Cbr12bingo Yellow
Mud City, the third novel in Ellis’ The Breadwinner series, is the story of Shauzia, the best friend of The Breadwinner’s main character Parvana. In book 1, readers learned that Shauzia, like Parvana, was pretending to be a boy in Taliban-controlled Kabul so that she could work and earn money to support her family at home. Women and girls were denied education and independence and to break the rules was to invite severe punishment, even death. While we don’t learn a lot about Shauzia in book 1, we do know that her family includes her mother and paternal grandparents, who are planning to marry Shauzia away for money. At the end of The Breadwinner, Shauzia flees to Pakistan with a group of nomadic shepherds. Her goal is to move to France, and she carries a photo from a magazine of the lavender fields there. Shauzia and Parvana plan to meet in Paris in 20 years. Yet when we meet up with Shauzia, she is no closer to this dream in Pakistan than she had been in Afghanistan.

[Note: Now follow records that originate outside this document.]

`config.mk`:
```
export PLATFORM = sky130hd
export DESIGN_NAME = fifo_ctrl_flat
export DESIGN_NICKNAME = d
export VERILOG_FILES = /design/src/rtl/fifo_pkg.sv /design/src/rtl/fifo_ctrl_if.sv /design/src/rtl/fifo_ptr.sv /design/src/rtl/fifo_ctrl.sv /design/src/flat_wrapper.sv
export SDC_FILE = /design/constraint.sdc
export NUM_CORES = 1
export LEC_CHECK = 0
export ABC_AREA = 1
export ABC_CLOCK_PERIOD_IN_PS = 2500
export BUFFER_PORTS_ARGS = -buffer_cell sky130_fd_sc_hd__buf_2
export CAP_MARGIN = 40
export CORE_UTILIZATION = 45
export DETAILED_ROUTE_END_ITERATION = 8
export HOLD_SLACK_MARGIN = 0.03
export PLACE_DENSITY_LB_ADDON = 0.2
export SKIP_CTS_REPAIR_TIMING = 1
export SLEW_MARGIN = 20
export SYNTH_ARGS = -nofsm -noshare
export SYNTH_HDL_FRONTEND = slang
export SYNTH_SLANG_ARGS = --single-unit
```
`constraint.sdc`:
```
create_clock -name i_clk -period 2.5 [get_ports i_clk]
set_clock_uncertainty 0.15 [all_clocks]
set_input_delay 0.5 -clock i_clk [delete_from_list [all_inputs] [get_ports i_clk]]
set_output_delay 0.5 -clock i_clk [all_outputs]
set_load 0.02 [all_outputs]
```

Shauzia, age 12, is living in a refugee camp where Mrs. Weera, another character from book 1, is running the section for widows and children. It is crowded, there is not enough food or medicine, and Shauzia is angry with Mrs. Weera for making her work without pay. Shauzia expected to quickly find her way to the ocean and France, and yet she finds herself stuck with no hope of improving her lot. She thinks Mrs. Weera is overbearing, and Mrs. Weera demonstrates little sympathy for Shauzia and her dreams. She wants the girl to learn to become helpful where she is but offers to send Shauzia to Peshawar to work as a servant. Shauzia has other plans and leaves, still dressed as a boy, with her dog Jasper to make it on her own.

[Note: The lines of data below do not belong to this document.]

File: src/rtl/run_monitor_pkg.sv
// run_monitor_pkg: state encodings, default limits and sizing helper for run_monitor.
`timescale 1ns/1ps
`default_nettype none

package run_monitor_pkg;

    localparam logic [1:0] ST_IDLE = 2'b00;
    localparam logic [1:0] ST_RUN  = 2'b01;
    localparam logic [1:0] ST_DONE = 2'b10;
    localparam logic [1:0] ST_HALT = 2'b11;

    localparam int DEF_MAX_CYCLES   = 100000;
    localparam int DEF_STUCK_CYCLES = 16;

    // Bits needed to hold a run length of 0 .. n-1.
    function automatic int stuck_width(input int n);
        return (n > 1) ? $clog2(n) : 1;
    endfunction

endpackage

`default_nettype wire

File: src/rtl/run_monitor_sat_counter.sv
// sat_counter: W-bit event counter with synchronous clear that sticks at all-ones.
`timescale 1ns/1ps
`default_nettype none

module sat_counter #(
    parameter int W = 32
) (
    input  logic         clk,
    input  logic         rstn,
    input  logic         clr,
    input  logic         inc,
    output logic [W-1:0] q
);

    always_ff @(posedge clk or negedge rstn) begin
        if (!rstn) begin
            q <= '0;
        end else if (clr) begin
            q <= '0;
        end else if (inc && (q != {W{1'b1}})) begin
            q <= q + W'(1);
        end
    end

endmodule

`default_nettype wire

File: src/rtl/run_monitor.sv
// run_monitor: end-of-run / performance monitor with sticky DONE, TIMEOUT and STUCK status.
// Branch statistics counters are built only when RUN_MON_BP_STATS_EN is defined.
`timescale 1ns/1ps
`default_nettype none

module run_monitor
    import run_monitor_pkg::*;
#(
    parameter int XLEN         = 32,
    parameter int CNT_W        = 32,
    parameter int MAX_CYCLES   = DEF_MAX_CYCLES,
    parameter int STUCK_CYCLES = DEF_STUCK_CYCLES
) (
    input  logic             clk,
    input  logic             rstn,
    input  logic             clr,
    input  logic [XLEN-1:0]  last_pc,
    input  logic [XLEN-1:0]  pc,
    input  logic             retire,
    input  logic             is_cond_br,
    input  logic             is_uncond_br,
    input  logic             bp_hit,
    output logic [1:0]       state,
    output logic             done,
    output logic             timeout,
    output logic             stuck,
    output logic [CNT_W-1:0] core_cycle,
    output logic [CNT_W-1:0] inst_retired,
    output logic [CNT_W-1:0] num_cond_br,
    output logic [CNT_W-1:0] num_uncond_br,
    output logic [CNT_W-1:0] bp_correct
);

    localparam int              SW         = stuck_width(STUCK_CYCLES);
    localparam logic [SW-1:0]   STUCK_LAST = SW'(STUCK_CYCLES - 1);
    localparam logic [63:0]     TIMEOUT_AT = 64'(MAX_CYCLES) - 64'd1;

    logic [1:0]      cur_state;
    logic [1:0]      nxt_state;
    logic [XLEN-1:0] prev_pc;
    logic [SW-1:0]   stuck_cnt;

    logic pc_same;
    logic hit_done;
    logic hit_timeout;
    logic hit_stuck;
    logic run_en;
    logic set_done;
    logic set_timeout;
    logic set_stuck;

    assign pc_same     = (pc == prev_pc);
    assign hit_done    = (pc == last_pc);
    // A saturated narrow core_cycle never matches, so TIMEOUT stays off.
    assign hit_timeout = (64'(core_cycle) == TIMEOUT_AT);
    assign hit_stuck   = (stuck_cnt == STUCK_LAST) && pc_same;

    always_ff @(posedge clk or negedge rstn) begin
        if (!rstn) begin
            cur_state <= ST_IDLE;
        end else begin
            cur_state <= nxt_state;
        end
    end

    always_comb begin
        nxt_state = cur_state;
        if (clr) begin
            nxt_state = ST_IDLE;
        end else begin
            case (cur_state)
                ST_IDLE: nxt_state = ST_RUN;
                ST_RUN: begin
                    if (hit_done) begin
                        nxt_state = ST_DONE;
                    end else if (hit_timeout || hit_stuck) begin
                        nxt_state = ST_HALT;
                    end
                end
                default: nxt_state = cur_state;
            endcase
        end
    end

    always_comb begin
        run_en      = (cur_state == ST_RUN) && !clr;
        set_done    = run_en && hit_done;
        set_timeout = run_en && !hit_done && hit_timeout;
        set_stuck   = run_en && !hit_done && !hit_timeout && hit_stuck;
    end

    assign state = cur_state;

    always_ff @(posedge clk or negedge rstn) begin
        if (!rstn) begin
            done    <= 1'b0;
            timeout <= 1'b0;
            stuck   <= 1'b0;
        end else if (clr) begin
            done    <= 1'b0;
            timeout <= 1'b0;
            stuck   <= 1'b0;
        end else begin
            if (set_done)    done    <= 1'b1;
            if (set_timeout) timeout <= 1'b1;
            if (set_stuck)   stuck   <= 1'b1;
        end
    end

    // prev_pc only tracks RUN cycles, so the first RUN cycle sees the cleared value.
    always_ff @(posedge clk or negedge rstn) begin
        if (!rstn) begin
            prev_pc   <= '0;
            stuck_cnt <= '0;
        end else if (clr) begin
            prev_pc   <= '0;
            stuck_cnt <= '0;
        end else if (run_en) begin
            prev_pc <= pc;
            if (!pc_same) begin
                stuck_cnt <= '0;
            end else if (stuck_cnt != STUCK_LAST) begin
                stuck_cnt <= stuck_cnt + SW'(1);
            end
        end
    end

    sat_counter #(.W(CNT_W)) u_core_cycle (
        .clk  (clk),
        .rstn (rstn),
        .clr  (clr),
        .inc  (run_en),
        .q    (core_cycle)
    );

    sat_counter #(.W(CNT_W)) u_inst_retired (
        .clk  (clk),
        .rstn (rstn),
        .clr  (clr),
        .inc  (run_en && retire),
        .q    (inst_retired)
    );

`ifdef RUN_MON_BP_STATS_EN
    sat_counter #(.W(CNT_W)) u_num_cond_br (
        .clk  (clk),
        .rstn (rstn),
        .clr  (clr),
        .inc  (run_en && retire && is_cond_br),
        .q    (num_cond_br)
    );

    sat_counter #(.W(CNT_W)) u_num_uncond_br (
        .clk  (clk),
        .rstn (rstn),
        .clr  (clr),
        .inc  (run_en && retire && is_uncond_br),
        .q    (num_uncond_br)
    );

    sat_counter #(.W(CNT_W)) u_bp_correct (
        .clk  (clk),
        .rstn (rstn),
        .clr  (clr),
        .inc  (run_en && retire && is_cond_br && bp_hit),
        .q    (bp_correct)
    );
`else
    logic unused_bp_inputs;
    assign unused_bp_inputs = is_cond_br ^ is_uncond_br ^ bp_hit;

    assign num_cond_br   = '0;
    assign num_uncond_br = '0;
    assign bp_correct    = '0;
`endif

endmodule

`default_nettype wire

Life in Peshawar is fast-paced and dangerous. Jobs are hard to come by, and there are countless homeless adults and children all scrounging to get by. Shauzia tries to hire herself out to local merchants, offering to clean and run errands. Occasionally this works out for her, but often, she and Jasper spend the days being bullied and shunted from place to place. She spends time picking through trash with other children and often simply begs for handouts. Foreigners who live near the university can be generous, and Jasper attracts kindly attention even if Shauzia does not. Shauzia finds herself in trouble with the law and gets some assistance from an American family, but misunderstandings will lead to an unhappy ending to that relationship.

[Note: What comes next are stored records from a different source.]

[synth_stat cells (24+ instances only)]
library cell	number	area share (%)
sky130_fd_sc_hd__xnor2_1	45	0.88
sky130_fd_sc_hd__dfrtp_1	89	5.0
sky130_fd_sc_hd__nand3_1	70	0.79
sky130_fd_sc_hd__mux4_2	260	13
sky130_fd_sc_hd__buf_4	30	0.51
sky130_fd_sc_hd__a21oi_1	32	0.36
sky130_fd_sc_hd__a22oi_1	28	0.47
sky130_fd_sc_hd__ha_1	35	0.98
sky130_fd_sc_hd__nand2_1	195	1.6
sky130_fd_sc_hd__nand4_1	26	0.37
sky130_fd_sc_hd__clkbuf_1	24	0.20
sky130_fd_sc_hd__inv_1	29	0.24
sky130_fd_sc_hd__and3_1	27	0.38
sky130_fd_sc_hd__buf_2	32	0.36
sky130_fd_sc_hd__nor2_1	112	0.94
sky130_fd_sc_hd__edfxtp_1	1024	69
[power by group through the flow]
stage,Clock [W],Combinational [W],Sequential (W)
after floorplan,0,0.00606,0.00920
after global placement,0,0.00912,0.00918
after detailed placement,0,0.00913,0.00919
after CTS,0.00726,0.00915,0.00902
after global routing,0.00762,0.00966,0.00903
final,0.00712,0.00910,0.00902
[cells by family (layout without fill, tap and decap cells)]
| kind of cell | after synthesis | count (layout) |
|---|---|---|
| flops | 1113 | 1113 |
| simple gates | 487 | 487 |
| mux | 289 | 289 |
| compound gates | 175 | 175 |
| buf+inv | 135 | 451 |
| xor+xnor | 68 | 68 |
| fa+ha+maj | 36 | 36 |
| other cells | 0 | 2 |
File: src/rtl/draw_pkg.sv
// Shared widths, screen limits and FSM state type for the sprite draw scheduler.
package draw_pkg;

  localparam int X_W      = 9;
  localparam int Y_W      = 8;
  localparam int C_W      = 3;
  localparam int SCREEN_W = 320;
  localparam int SCREEN_H = 240;

  typedef enum logic [1:0] {
    IDLE  = 2'd0,
    ERASE = 2'd1,
    PLOT  = 2'd2,
    ACK   = 2'd3
  } draw_state_t;

endpackage

File: src/rtl/sprite_draw_scheduler_if.sv
// Requester-side handshake plus the VGA pixel-write port of the sprite draw scheduler.
// The slave modport is the scheduler; the master modport is the surrounding logic.
interface sprite_draw_scheduler_if
  import draw_pkg::*;
#(
  parameter int N_SPRITES = 2
) ();

  logic [N_SPRITES-1:0]     req;
  logic [X_W*N_SPRITES-1:0] req_x;
  logic [Y_W*N_SPRITES-1:0] req_y;
  logic [C_W*N_SPRITES-1:0] req_colour;
  logic [N_SPRITES-1:0]     grant;
  logic [N_SPRITES-1:0]     ack;
  logic [X_W-1:0]           vga_x;
  logic [Y_W-1:0]           vga_y;
  logic [C_W-1:0]           vga_colour;
  logic                     vga_plot;
  logic                     busy;

  modport slave (
    input  req, req_x, req_y, req_colour,
    output grant, ack, vga_x, vga_y, vga_colour, vga_plot, busy
  );

  modport master (
    output req, req_x, req_y, req_colour,
    input  grant, ack, vga_x, vga_y, vga_colour, vga_plot, busy
  );

endinterface

File: src/rtl/box_pixel_counter.sv
// Row-major col/row walker over one SPR_W x SPR_H box; start (re)launches a sweep,
// last flags the final pixel, and the counter parks at 0 until the next start.
module box_pixel_counter #(
  parameter int SPR_W = 8,
  parameter int SPR_H = 8,
  localparam int CW   = (SPR_W > 1) ? $clog2(SPR_W) : 1,
  localparam int RW   = (SPR_H > 1) ? $clog2(SPR_H) : 1
) (
  input  logic          clock,
  input  logic          resetn,
  input  logic          start,
  output logic [CW-1:0] col,
  output logic [RW-1:0] row,
  output logic          last
);

  logic running;

  assign last = running && (col == CW'(SPR_W - 1)) && (row == RW'(SPR_H - 1));

  // Advance col first, wrapping into row, and stop after the final pixel.
  always_ff @(posedge clock) begin
    if (!resetn) begin
      col     <= '0;
      row     <= '0;
      running <= 1'b0;
    end else if (start) begin
      col     <= '0;
      row     <= '0;
      running <= 1'b1;
    end else if (running) begin
      if (last) begin
        col     <= '0;
        row     <= '0;
        running <= 1'b0;
      end else if (col == CW'(SPR_W - 1)) begin
        col <= '0;
        row <= row + RW'(1);
      end else begin
        col <= col + CW'(1);
      end
    end
  end

endmodule

File: src/rtl/sprite_draw_scheduler.sv
// Round-robin scheduler sharing one VGA write port among N sprites: erase the old
// box, plot the new one, then ack. Optional macro SPRITE_CLIP_EN suppresses
// vga_plot for pixels beyond the 320x240 screen without changing sweep timing.
module sprite_draw_scheduler
  import draw_pkg::*;
#(
  parameter int             N_SPRITES = 2,
  parameter int             SPR_W     = 8,
  parameter int             SPR_H     = 8,
  parameter logic [C_W-1:0] BG_COLOUR = 3'b000
) (
  input  logic clock,
  input  logic resetn,
  sprite_draw_scheduler_if.slave bus
);

  localparam int IDX_W = (N_SPRITES > 1) ? $clog2(N_SPRITES) : 1;
  localparam int CW    = (SPR_W > 1) ? $clog2(SPR_W) : 1;
  localparam int RW    = (SPR_H > 1) ? $clog2(SPR_H) : 1;
`ifdef SPRITE_CLIP_EN
  localparam int XF_W  = X_W + 1;
  localparam int YF_W  = Y_W + 1;
`else
  localparam int XF_W  = X_W;
  localparam int YF_W  = Y_W;
`endif

  logic [X_W-1:0]       in_x [N_SPRITES];
  logic [Y_W-1:0]       in_y [N_SPRITES];
  logic [C_W-1:0]       in_c [N_SPRITES];

  draw_state_t          state_q, state_d;
  logic [IDX_W-1:0]     g_q, g_d, sel, cand, rr_ptr_q;
  logic                 any_req;
  logic [N_SPRITES-1:0] grant_q, grant_d, ack_q, ack_d, drawn_valid_q;
  logic [X_W-1:0]       lat_x_q, lat_x_d, sweep_base_x;
  logic [Y_W-1:0]       lat_y_q, lat_y_d, sweep_base_y;
  logic [C_W-1:0]       lat_c_q, lat_c_d, colour_q, colour_d;
  logic [X_W-1:0]       last_x_q [N_SPRITES];
  logic [Y_W-1:0]       last_y_q [N_SPRITES];
  logic [XF_W-1:0]      px_q, px_d, step_x;
  logic [YF_W-1:0]      py_q, py_d, step_y;
  logic                 plot_q, plot_d, sweep_d, busy_q;
  logic                 cnt_start, cnt_last, row_end;
  logic [CW-1:0]        cnt_col;
  logic [RW-1:0]        cnt_row;

  for (genvar i = 0; i < N_SPRITES; i++) begin : g_unpack
    assign in_x[i] = bus.req_x[X_W*i +: X_W];
    assign in_y[i] = bus.req_y[Y_W*i +: Y_W];
    assign in_c[i] = bus.req_colour[C_W*i +: C_W];
  end

  box_pixel_counter #(
    .SPR_W (SPR_W),
    .SPR_H (SPR_H)
  ) u_counter (
    .clock  (clock),
    .resetn (resetn),
    .start  (cnt_start),
    .col    (cnt_col),
    .row    (cnt_row),
    .last   (cnt_last)
  );

  assign sweep_base_x = (state_q == ERASE) ? last_x_q[g_q] : lat_x_q;
  assign sweep_base_y = (state_q == ERASE) ? last_y_q[g_q] : lat_y_q;
  assign row_end      = (cnt_col == CW'(SPR_W - 1));
  assign step_x       = row_end ? XF_W'(sweep_base_x) : px_q + XF_W'(1);
  assign step_y       = row_end ? YF_W'(sweep_base_y) + YF_W'(cnt_row) + YF_W'(1) : py_q;

  // Pick the first requester at or after rr_ptr, wrapping around.
  always_comb begin
    any_req = 1'b0;
    sel     = '0;
    cand    = '0;
    for (int i = 0; i < N_SPRITES; i++) begin
      cand = IDX_W'((int'(rr_ptr_q) + i) % N_SPRITES);
      if (!any_req && bus.req[cand]) begin
        any_req = 1'b1;
        sel     = cand;
      end
    end
  end

  // FSM next state plus the pixel the registered VGA outputs show next cycle.
  always_comb begin
    state_d   = state_q;
    g_d       = g_q;
    grant_d   = grant_q;
    ack_d     = '0;
    lat_x_d   = lat_x_q;
    lat_y_d   = lat_y_q;
    lat_c_d   = lat_c_q;
    px_d      = '0;
    py_d      = '0;
    colour_d  = '0;
    sweep_d   = 1'b0;
    cnt_start = 1'b0;
    case (state_q)
      IDLE: begin
        if (any_req) begin
          g_d          = sel;
          grant_d      = '0;
          grant_d[sel] = 1'b1;
          lat_x_d      = in_x[sel];
          lat_y_d      = in_y[sel];
          lat_c_d      = in_c[sel];
          cnt_start    = 1'b1;
          sweep_d      = 1'b1;
          if (drawn_valid_q[sel]) begin
            state_d  = ERASE;
            px_d     = XF_W'(last_x_q[sel]);
            py_d     = YF_W'(last_y_q[sel]);
            colour_d = BG_COLOUR;
          end else begin
            state_d  = PLOT;
            px_d     = XF_W'(in_x[sel]);
            py_d     = YF_W'(in_y[sel]);
            colour_d = in_c[sel];
          end
        end
      end
      ERASE: begin
        sweep_d = 1'b1;
        if (cnt_last) begin
          state_d   = PLOT;
          cnt_start = 1'b1;
          px_d      = XF_W'(lat_x_q);
          py_d      = YF_W'(lat_y_q);
          colour_d  = lat_c_q;
        end else begin
          px_d     = step_x;
          py_d     = step_y;
          colour_d = colour_q;
        end
      end
      PLOT: begin
        if (cnt_last) begin
          state_d = ACK;
          ack_d   = grant_q;
        end else begin
          sweep_d  = 1'b1;
          px_d     = step_x;
          py_d     = step_y;
          colour_d = colour_q;
        end
      end
      ACK: begin
        state_d = IDLE;
        grant_d = '0;
      end
      default: state_d = IDLE;
    endcase
  end

  // Write enable for the next pixel, optionally masked outside the visible screen.
  always_comb begin
`ifdef SPRITE_CLIP_EN
    plot_d = sweep_d && (px_d < XF_W'(SCREEN_W)) && (py_d < YF_W'(SCREEN_H));
`else
    plot_d = sweep_d;
`endif
  end

  // State, outputs and per-sprite history; ACK commits the new position.
  always_ff @(posedge clock) begin
    if (!resetn) begin
      state_q       <= IDLE;
      g_q           <= '0;
      grant_q       <= '0;
      ack_q         <= '0;
      lat_x_q       <= '0;
      lat_y_q       <= '0;
      lat_c_q       <= '0;
      px_q          <= '0;
      py_q          <= '0;
      colour_q      <= '0;
      plot_q        <= 1'b0;
      busy_q        <= 1'b0;
      rr_ptr_q      <= '0;
      drawn_valid_q <= '0;
      for (int i = 0; i < N_SPRITES; i++) begin
        last_x_q[i] <= '0;
        last_y_q[i] <= '0;
      end
    end else begin
      state_q  <= state_d;
      g_q      <= g_d;
      grant_q  <= grant_d;
      ack_q    <= ack_d;
      lat_x_q  <= lat_x_d;
      lat_y_q  <= lat_y_d;
      lat_c_q  <= lat_c_d;
      px_q     <= px_d;
      py_q     <= py_d;
      colour_q <= colour_d;
      plot_q   <= plot_d;
      busy_q   <= (state_d != IDLE);
      if (state_q == ACK) begin
        last_x_q[g_q]      <= lat_x_q;
        last_y_q[g_q]      <= lat_y_q;
        drawn_valid_q[g_q] <= 1'b1;
        rr_ptr_q           <= (int'(g_q) == N_SPRITES - 1) ? '0 : g_q + IDX_W'(1);
      end
    end
  end

  assign bus.grant      = grant_q;
  assign bus.ack        = ack_q;
  assign bus.vga_x      = px_q[X_W-1:0];
  assign bus.vga_y      = py_q[Y_W-1:0];
  assign bus.vga_colour = colour_q;
  assign bus.vga_plot   = plot_q;
  assign bus.busy       = busy_q;

endmodule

Shauzia ends up back in the refugee camp, and she is more angry than ever. Ellis does a great job conveying the effect that hunger and desperation have on refugees, showing a riot over flour and Shauzia’s growing concern that she will end up like the mentally/emotionally broken refugees that she sees around the camp. Shauzia is just a child, and she has had to endure more violence and tragedy than we can imagine. She is also a strong-willed and independent minded young woman, which is why she and Mrs. Weera knock heads but also why they ultimately respect one another. They are very much alike.
Mud City ends shortly after 9/11, and that event has an impact on life in the refugee camp. It also influences the decision that Shauzia makes at the end of the novel. As with the previous two novels, Ellis presents a detailed illustration of the horror and grief that war visits upon children, and she shows us a strong girl who somehow manages to keep both her body and spirit alive. The plight of refugee children is important to Ellis, and these novels serve as a reminder that we in the west have been complicit in the events that have led to their refugee status. So many children around the world and at our very borders suffer from hunger, homelessness, from loss of family. Very little has changed in the 20 years since Ellis wrote The Breadwinner. This is an excellent and eye-opening YA series and would make a good companion to a non-fiction book I reviewed a few years ago, A Hope More Powerful Than the Sea — the true story of a young woman refugee from Syria.